Collected data entries:
==> src/common/ctrlPkg.sv <==
`default_nettype none

package ctrlPkg;

  // primary opcode field, bits 31:26
  typedef enum logic [5:0] {
    opRType  = 6'b000000,
    opRegimm = 6'b000001,
    opJ      = 6'b000010,
    opJal    = 6'b000011,
    opBeq    = 6'b000100,
    opBne    = 6'b000101,
    opBlez   = 6'b000110,
    opBgtz   = 6'b000111,
    opAddiu  = 6'b001001,
    opSlti   = 6'b001010,
    opSltiu  = 6'b001011,
    opAndi   = 6'b001100,
    opOri    = 6'b001101,
    opLw     = 6'b100011,
    opSw     = 6'b101011
  } opcode_e;

  // R-type function field, bits 5:0
  typedef enum logic [5:0] {
    fnJr   = 6'b001000,
    fnJalr = 6'b001001,
    fnAddu = 6'b100001,
    fnAnd  = 6'b100100,
    fnOr   = 6'b100101
  } funct_e;

  // rt field under REGIMM
  typedef enum logic [4:0] {
    riBltz = 5'b00000,
    riBgez = 5'b00001
  } regimm_e;

  typedef enum logic [2:0] {
    stFetch  = 3'b000,
    stDecode = 3'b001,
    stExec1  = 3'b010,
    stExec2  = 3'b011,
    stExec3  = 3'b100,
    stHalted = 3'b101,
    stStall  = 3'b110
  } state_e;

  // compare ops leave their result in the ALU lsb
  typedef enum logic [4:0] {
    aluAnd       = 5'b00000,
    aluOr        = 5'b00001,
    aluAdd       = 5'b00010,
    aluSlt       = 5'b00111,
    aluLtZero    = 5'b01000, // rs < 0
    aluSltu      = 5'b01001,
    aluEq        = 5'b01010, // rs == rt
    aluPassB     = 5'b01011,
    aluLeZero    = 5'b01100, // rs <= 0
    aluAddTarget = 5'b01101, // pc + branch offset
    aluPassA     = 5'b01110,
    aluFunct     = 5'b01111  // op taken from the funct field
  } aluOp_e;

  typedef enum logic [1:0] {
    srcBReg    = 2'b00,
    srcBFour   = 2'b01,
    srcBImm    = 2'b10,
    srcBTarget = 2'b11
  } aluSrcB_e;

  // how the branch-delay flag is loaded at the end of an instruction
  typedef enum logic [1:0] {
    brNone    = 2'b00,
    brAlways  = 2'b01,
    brIfSet   = 2'b10, // taken when ALU lsb is 1
    brIfClear = 2'b11  // taken when ALU lsb is 0
  } branchKind_e;

  // one control word per cycle for the datapath
  typedef struct packed {
    logic        iorD;
    logic        aluSrcA;   // 0 pc, 1 rs
    aluSrcB_e    aluSrcB;
    aluOp_e      aluOp;
    logic        aluSel;    // take the registered ALU result
    logic        extSel;    // zero extension, jump target form in J/JAL
    logic        regDst;    // 1 writes rd, 0 writes rt
    logic        memToReg;  // 1 writes load data
    logic        regWrite;
    logic        memRead;
    logic        memWrite;
    logic        pcWrite;
    logic        pcSrc;     // 1 loads the branch target
    logic        irWrite;
    logic        isJump;
    logic        link;
  } ctrlWord_t;

  typedef struct packed {
    opcode_e     opcode;
    logic [4:0]  rs;
    logic [4:0]  rt;
    logic [15:0] rest;      // rd, shamt, funct or the immediate
  } instrFields_t;

endpackage

`default_nettype wire
==> src/rtl/mipsControl.sv <==
`timescale 1ns/100ps
`default_nettype none

module mipsControl import ctrlPkg::*; (
  input  logic         clk,
  input  logic         rstN,
  input  instrFields_t instr,
  input  logic         aluLsb,
  input  logic         waitRequest,
  input  logic         execStall,
  input  logic         pcIsZero,
  input  logic         start,
  output ctrlWord_t    ctrl,
  output state_e       state,
  output logic         active
);

  logic        needMore;
  logic        lastExec;
  logic        fetchRead;
  logic        dataRead;
  logic        branchPending;
  branchKind_e branchKind;

  ctrlSequencer uSeq (
    .clk, .rstN, .needMore, .waitRequest, .execStall, .pcIsZero, .start,
    .state, .active,
    .pcWrite   (ctrl.pcWrite),
    .irWrite   (ctrl.irWrite),
    .fetchRead
  );

  ctrlDecode uDec (
    .state, .instr, .branchPending,
    .iorD      (ctrl.iorD),
    .aluSrcA   (ctrl.aluSrcA),
    .aluSel    (ctrl.aluSel),
    .extSel    (ctrl.extSel),
    .regDst    (ctrl.regDst),
    .memToReg  (ctrl.memToReg),
    .regWrite  (ctrl.regWrite),
    .dataRead,
    .memWrite  (ctrl.memWrite),
    .pcSrc     (ctrl.pcSrc),
    .isJump    (ctrl.isJump),
    .link      (ctrl.link),
    .needMore, .lastExec,
    .aluSrcB   (ctrl.aluSrcB),
    .aluOp     (ctrl.aluOp),
    .branchKind
  );

  branchResolve uBr (
    .clk, .rstN, .branchKind, .aluLsb, .lastExec,
    .pcWrite   (ctrl.pcWrite),
    .branchPending
  );

  assign ctrl.memRead = fetchRead | dataRead; // instruction fetch or LW data

endmodule

`default_nettype wire

==> src/controller/branchResolve.sv <==
`timescale 1ns/100ps
`default_nettype none

module branchResolve import ctrlPkg::*; (
  input  logic        clk,
  input  logic        rstN,
  input  branchKind_e branchKind,
  input  logic        aluLsb,
  input  logic        lastExec,
  input  logic        pcWrite,
  output logic        branchPending
);

  logic taken;

  always_comb begin
    case (branchKind)
      brAlways:  taken = 1'b1;
      brIfSet:   taken = aluLsb;
      brIfClear: taken = !aluLsb;
      default:   taken = 1'b0;
    endcase
  end

  // loaded at the end of every instruction, consumed by the next fetch
  always_ff @(posedge clk) begin
    if (!rstN) begin
      branchPending <= 1'b0;
    end else if (lastExec) begin
      branchPending <= taken;
    end else if (pcWrite) begin
      branchPending <= 1'b0; // target taken by this fetch
    end
  end

  noPendingAfterReset: assert property (
    @(posedge clk) !rstN |=> !branchPending
  ) else $error("branch flag set right after reset");

endmodule

`default_nettype wire

==> src/controller/ctrlDecode.sv <==
`timescale 1ns/100ps
`default_nettype none

module ctrlDecode import ctrlPkg::*; (
  input  state_e       state,
  input  instrFields_t instr,
  input  logic         branchPending,
  output logic         iorD,
  output logic         aluSrcA,
  output logic         aluSel,
  output logic         extSel,
  output logic         regDst,
  output logic         memToReg,
  output logic         regWrite,
  output logic         dataRead,
  output logic         memWrite,
  output logic         pcSrc,
  output logic         isJump,
  output logic         link,
  output logic         needMore,
  output logic         lastExec,
  output aluSrcB_e     aluSrcB,
  output aluOp_e       aluOp,
  output branchKind_e  branchKind
);

  funct_e  funct;
  regimm_e rtCode;
  logic    isExec;

  assign funct  = funct_e'(instr.rest[5:0]);
  assign rtCode = regimm_e'(instr.rt);
  assign isExec = (state == stExec1) || (state == stExec2) || (state == stExec3);

  always_comb begin
    iorD       = 1'b0;
    aluSrcA    = 1'b0;
    aluSrcB    = srcBReg;
    aluOp      = aluAdd;
    aluSel     = 1'b0;
    extSel     = 1'b0;
    regDst     = 1'b0;
    memToReg   = 1'b0;
    regWrite   = 1'b0;
    dataRead   = 1'b0;
    memWrite   = 1'b0;
    pcSrc      = 1'b0;
    isJump     = 1'b0;
    link       = 1'b0;
    needMore   = 1'b0;
    lastExec   = 1'b0;
    branchKind = brNone;

    if (state == stFetch) begin
      if (branchPending) begin
        pcSrc = 1'b1; // target already sits in the ALU out register
      end else begin
        aluSrcB = srcBFour; // pc + 4
      end
    end else if (state == stDecode) begin
      aluSrcB = srcBTarget;
      if (instr.opcode == opJ || instr.opcode == opJal) begin
        extSel = 1'b1;
        aluOp  = aluPassB; // jump target straight through
      end else begin
        aluOp  = aluAddTarget; // speculative branch target
      end
    end else if (isExec) begin
      case (instr.opcode)
        opRType: begin
          if (funct == fnJr) begin
            aluSrcA    = 1'b1;
            aluOp      = aluPassA;
            branchKind = brAlways;
            lastExec   = 1'b1;
          end else if (funct == fnJalr) begin
            if (state == stExec1) begin
              aluSrcB  = srcBFour; // return address into rd
              regDst   = 1'b1;
              regWrite = 1'b1;
              needMore = 1'b1;
            end else begin
              aluSrcA    = 1'b1;
              aluOp      = aluPassA;
              aluSel     = 1'b1;
              branchKind = brAlways;
              lastExec   = 1'b1;
            end
          end else if (funct == fnAddu || funct == fnAnd || funct == fnOr) begin
            aluSrcA = 1'b1;
            aluOp   = aluFunct;
            if (state == stExec1) begin
              needMore = 1'b1;
            end else begin
              aluSel   = 1'b1;
              regDst   = 1'b1;
              regWrite = 1'b1;
              lastExec = 1'b1;
            end
          end else begin
            lastExec = 1'b1; // unknown funct, nothing happens
          end
        end
        opAddiu, opSlti, opSltiu, opAndi, opOri: begin
          aluSrcA = 1'b1;
          aluSrcB = srcBImm;
          case (instr.opcode)
            opSlti:  aluOp = aluSlt;
            opSltiu: aluOp = aluSltu;
            opAndi:  aluOp = aluAnd;
            opOri:   aluOp = aluOr;
            default: aluOp = aluAdd;
          endcase
          extSel = (instr.opcode == opAndi) || (instr.opcode == opOri); // logic ops zero-extend
          if (state == stExec1) begin
            needMore = 1'b1;
          end else begin
            aluSel   = 1'b1;
            regWrite = 1'b1; // rt
            lastExec = 1'b1;
          end
        end
        opLw, opSw: begin
          if (state == stExec1) begin
            aluSrcA  = 1'b1;
            aluSrcB  = srcBImm; // base + offset
            needMore = 1'b1;
          end else if (state == stExec2) begin
            iorD   = 1'b1;
            aluSel = 1'b1;
            if (instr.opcode == opLw) begin
              dataRead = 1'b1;
              needMore = 1'b1;
            end else begin
              memWrite = 1'b1;
              lastExec = 1'b1;
            end
          end else begin
            memToReg = 1'b1;
            regWrite = 1'b1;
            lastExec = 1'b1;
          end
        end
        opBeq, opBne: begin
          aluSrcA    = 1'b1;
          aluOp      = aluEq;
          aluSel     = 1'b1;
          branchKind = (instr.opcode == opBeq) ? brIfSet : brIfClear;
          lastExec   = 1'b1;
        end
        opBlez, opBgtz: begin
          aluSrcA    = 1'b1;
          aluOp      = aluLeZero;
          aluSel     = 1'b1;
          branchKind = (instr.opcode == opBlez) ? brIfSet : brIfClear;
          lastExec   = 1'b1;
        end
        opRegimm: begin
          aluSrcA  = 1'b1;
          aluOp    = aluLtZero;
          aluSel   = 1'b1;
          lastExec = 1'b1;
          if (rtCode == riBltz) begin
            branchKind = brIfSet;
          end else if (rtCode == riBgez) begin
            branchKind = brIfClear;
          end
        end
        opJ: begin
          isJump     = 1'b1;
          branchKind = brAlways;
          lastExec   = 1'b1;
        end
        opJal: begin
          aluSrcB    = srcBFour; // link value pc + 4
          isJump     = 1'b1;
          link       = 1'b1;
          branchKind = brAlways;
          lastExec   = 1'b1;
        end
        default: begin
          lastExec = 1'b1;
        end
      endcase
    end
  end

  always_comb begin
    assert (!(regWrite && memWrite)) else $error("regWrite and memWrite together");
  end

endmodule

`default_nettype wire

==> src/controller/ctrlSequencer.sv <==
`timescale 1ns/100ps
`default_nettype none

module ctrlSequencer import ctrlPkg::*; (
  input  logic   clk,
  input  logic   rstN,
  input  logic   needMore,
  input  logic   waitRequest,
  input  logic   execStall,
  input  logic   pcIsZero,
  input  logic   start,
  output state_e state,
  output logic   active,
  output logic   pcWrite,
  output logic   irWrite,
  output logic   fetchRead
);

  state_e nextState;

  always_comb begin
    nextState = state;
    if (state != stHalted && pcIsZero) begin
      nextState = stHalted; // pc hit zero, stop after this cycle
    end else begin
      case (state)
        stFetch: begin
          nextState = waitRequest ? stStall : stDecode;
        end
        stStall: begin
          nextState = waitRequest ? stStall : stDecode;
        end
        stDecode: begin
          nextState = stExec1;
        end
        stExec1: begin
          if (execStall) begin
            nextState = stExec1;
          end else if (needMore) begin
            nextState = stExec2;
          end else begin
            nextState = stFetch;
          end
        end
        stExec2: begin
          // data access waits here
          if (waitRequest) begin
            nextState = stExec2;
          end else if (needMore) begin
            nextState = stExec3;
          end else begin
            nextState = stFetch;
          end
        end
        stExec3: begin
          nextState = stFetch;
        end
        stHalted: begin
          nextState = start ? stFetch : stHalted;
        end
        default: begin
          nextState = stHalted;
        end
      endcase
    end
  end

  always_ff @(posedge clk) begin
    if (!rstN) begin
      state <= stHalted;
    end else begin
      state <= nextState;
    end
  end

  assign active    = (state != stHalted);
  assign pcWrite   = (state == stFetch);
  assign irWrite   = (state == stDecode);
  assign fetchRead = (state == stFetch) || (state == stStall); // held across fetch wait

  // only the start strobe wakes a halted unit
  haltNeedsStart: assert property (
    @(posedge clk) disable iff (!rstN)
    (state == stHalted && !start) |=> (state == stHalted)
  ) else $error("left stHalted without start");

endmodule

`default_nettype wire
$ cat src/logic/acqPkg.sv
`default_nettype none

package acqPkg;

    ////////////////////////////////////////////////////////////////////////////
    // Widths and counts
    ////////////////////////////////////////////////////////////////////////////

    localparam int SampleWidth = 8;
    localparam int SumWidth    = 16;
    localparam int NumChannels = 4;
    localparam int MaxLength   = 128;
    // Record buffer depth, also the starting credit count
    localparam int FifoDepth   = 8;
    localparam int CreditWidth = 4;

    typedef logic [SampleWidth-1:0] sampleT;
    typedef logic [SumWidth-1:0]    sumT;
    typedef logic [7:0]             eventCountT;
    typedef logic [6:0]             lengthT;
    typedef logic [7:0]             byteT;

    // Same bit order as DataIn, DI in the top byte
    typedef struct packed {
        sampleT di;
        sampleT did;
        sampleT dq;
        sampleT dqd;
    } sampleWordT;

    typedef struct packed {
        sumT  dqd;
        sumT  did;
        sumT  dq;
        sumT  di;
        logic lastSample;
    } accRecordT;

    typedef enum logic [1:0] {AccIdle, AccCapture, AccArmed, AccDrain} accStateT;

    typedef enum logic [2:0] {
        SerIdle,
        SerHeadHi,
        SerHeadLo,
        SerData,
        SerFootHi,
        SerFootLo
    } serStateT;

    // Frame marker bytes
    localparam byteT FrameMark = 8'h80;
    localparam byteT HeaderTag = 8'h02;
    localparam byteT FooterTag = 8'h01;

endpackage

`default_nettype wire

$ cat src/logic/byteSerializer.sv
`timescale 1ns/1ps
`default_nettype none

module byteSerializer import acqPkg::*; (
    input  wire            ReadClock,
    input  wire            rst,
    input  wire            recValid,
    input  wire accRecordT recHead,
    input  wire            ReadEnable,
    output logic           recPop,
    output byteT           DataOut,
    output logic           DataReady
);

    serStateT                              serState;
    logic [$clog2(2*NumChannels)-1:0]      byteIdx;
    logic [$clog2(2*NumChannels)-1:0]      nextIdx;
    logic                                  taken;
    logic                                  lastByte;
    logic                                  loadByte;
    byteT                                  nextByte;

    // Byte order DQD, DID, DQ, DI with the high byte first
    function automatic byteT byteOf(accRecordT rec, logic [$clog2(2*NumChannels)-1:0] idx);
        sumT word;
        case (idx[2:1])
            2'd0:    word = rec.dqd;
            2'd1:    word = rec.did;
            2'd2:    word = rec.dq;
            default: word = rec.di;
        endcase
        return idx[0] ? word[7:0] : word[15:8];
    endfunction

    assign taken    = ReadEnable && DataReady;
    assign nextIdx  = byteIdx + 1'b1;
    assign lastByte = (int'(byteIdx) == 2*NumChannels - 1);
    assign recPop   = (serState == SerData) && taken && lastByte;

    ////////////////////////////////////////////////////////////////////////////
    // Next byte selection
    ////////////////////////////////////////////////////////////////////////////

    always_comb begin
        loadByte = 1'b0;
        nextByte = FrameMark;
        case (serState)
            SerIdle: begin
                loadByte = recValid;
                nextByte = FrameMark;
            end
            SerHeadHi: begin
                loadByte = taken;
                nextByte = HeaderTag;
            end
            SerHeadLo: begin
                loadByte = taken && recValid;
                nextByte = byteOf(recHead, '0);
            end
            SerData: begin
                if (!DataReady) begin
                    // Waiting on the next record after a pop
                    loadByte = recValid;
                    nextByte = byteOf(recHead, byteIdx);
                end else if (taken && lastByte) begin
                    loadByte = recHead.lastSample;
                    nextByte = FrameMark;
                end else if (taken) begin
                    loadByte = 1'b1;
                    nextByte = byteOf(recHead, nextIdx);
                end
            end
            SerFootHi: begin
                loadByte = taken;
                nextByte = FooterTag;
            end
            default: begin
                loadByte = 1'b0;
                nextByte = FrameMark;
            end
        endcase
    end

    always_ff @(posedge ReadClock) begin
        if (loadByte) begin
            DataOut <= nextByte;
        end
    end

    // Framing FSM
    always_ff @(posedge ReadClock) begin
        if (rst) begin
            serState  <= SerIdle;
            byteIdx   <= '0;
            DataReady <= 1'b0;
        end else begin
            if (loadByte) begin
                DataReady <= 1'b1;
            end else if (taken) begin
                DataReady <= 1'b0;
            end
            case (serState)
                SerIdle:   if (recValid) serState <= SerHeadHi;
                SerHeadHi: if (taken) serState <= SerHeadLo;
                SerHeadLo: begin
                    if (taken) begin
                        byteIdx  <= '0;
                        serState <= SerData;
                    end
                end
                SerData: begin
                    if (taken) begin
                        byteIdx <= nextIdx;
                        if (lastByte && recHead.lastSample) begin
                            serState <= SerFootHi;
                        end
                    end
                end
                SerFootHi: if (taken) serState <= SerFootLo;
                default:   if (taken) serState <= SerIdle;
            endcase
        end
    end

endmodule

`default_nettype wire
[config.mk]
export PLATFORM = sky130hd
export DESIGN_NAME = recordFifo
export DESIGN_NICKNAME = d
export VERILOG_FILES = /design/src/logic/acqPkg.sv /design/src/logic/recordFifo.sv
export SDC_FILE = /design/constraint.sdc
export NUM_CORES = 1
export LEC_CHECK = 0
export BUFFER_PORTS_ARGS = -buffer_cell sky130_fd_sc_hd__buf_2
export CELL_PAD_IN_SITES_DETAIL_PLACEMENT = 1
export CELL_PAD_IN_SITES_GLOBAL_PLACEMENT = 1
export CORE_AREA = 2 2 285 146
export CTS_CLUSTER_DIAMETER = 30
export CTS_CLUSTER_SIZE = 28
export DETAILED_ROUTE_END_ITERATION = 8
export DIE_AREA = 0 0 287 148
export PLACE_DENSITY_LB_ADDON = 0.08
export SLEW_MARGIN = 20
export SYNTH_ARGS = -nofsm -noshare
export SYNTH_HDL_FRONTEND = slang
export SYNTH_SLANG_ARGS = --single-unit
[constraint.sdc]
create_clock -name ReadClock -period 7.7 [get_ports ReadClock]
set_clock_uncertainty 0.05 [all_clocks]
set_input_delay 0.385 -clock ReadClock [delete_from_list [all_inputs] [get_ports ReadClock]]
set_output_delay 0.385 -clock ReadClock [all_outputs]
set_load 0.005 [all_outputs]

TASK:
In the records above, find every line containing the word "fnAddu" and show it.

FINISHED TASK:
    fnAddu = 6'b100001,
          end else if (funct == fnAddu || funct == fnAnd || funct == fnOr) begin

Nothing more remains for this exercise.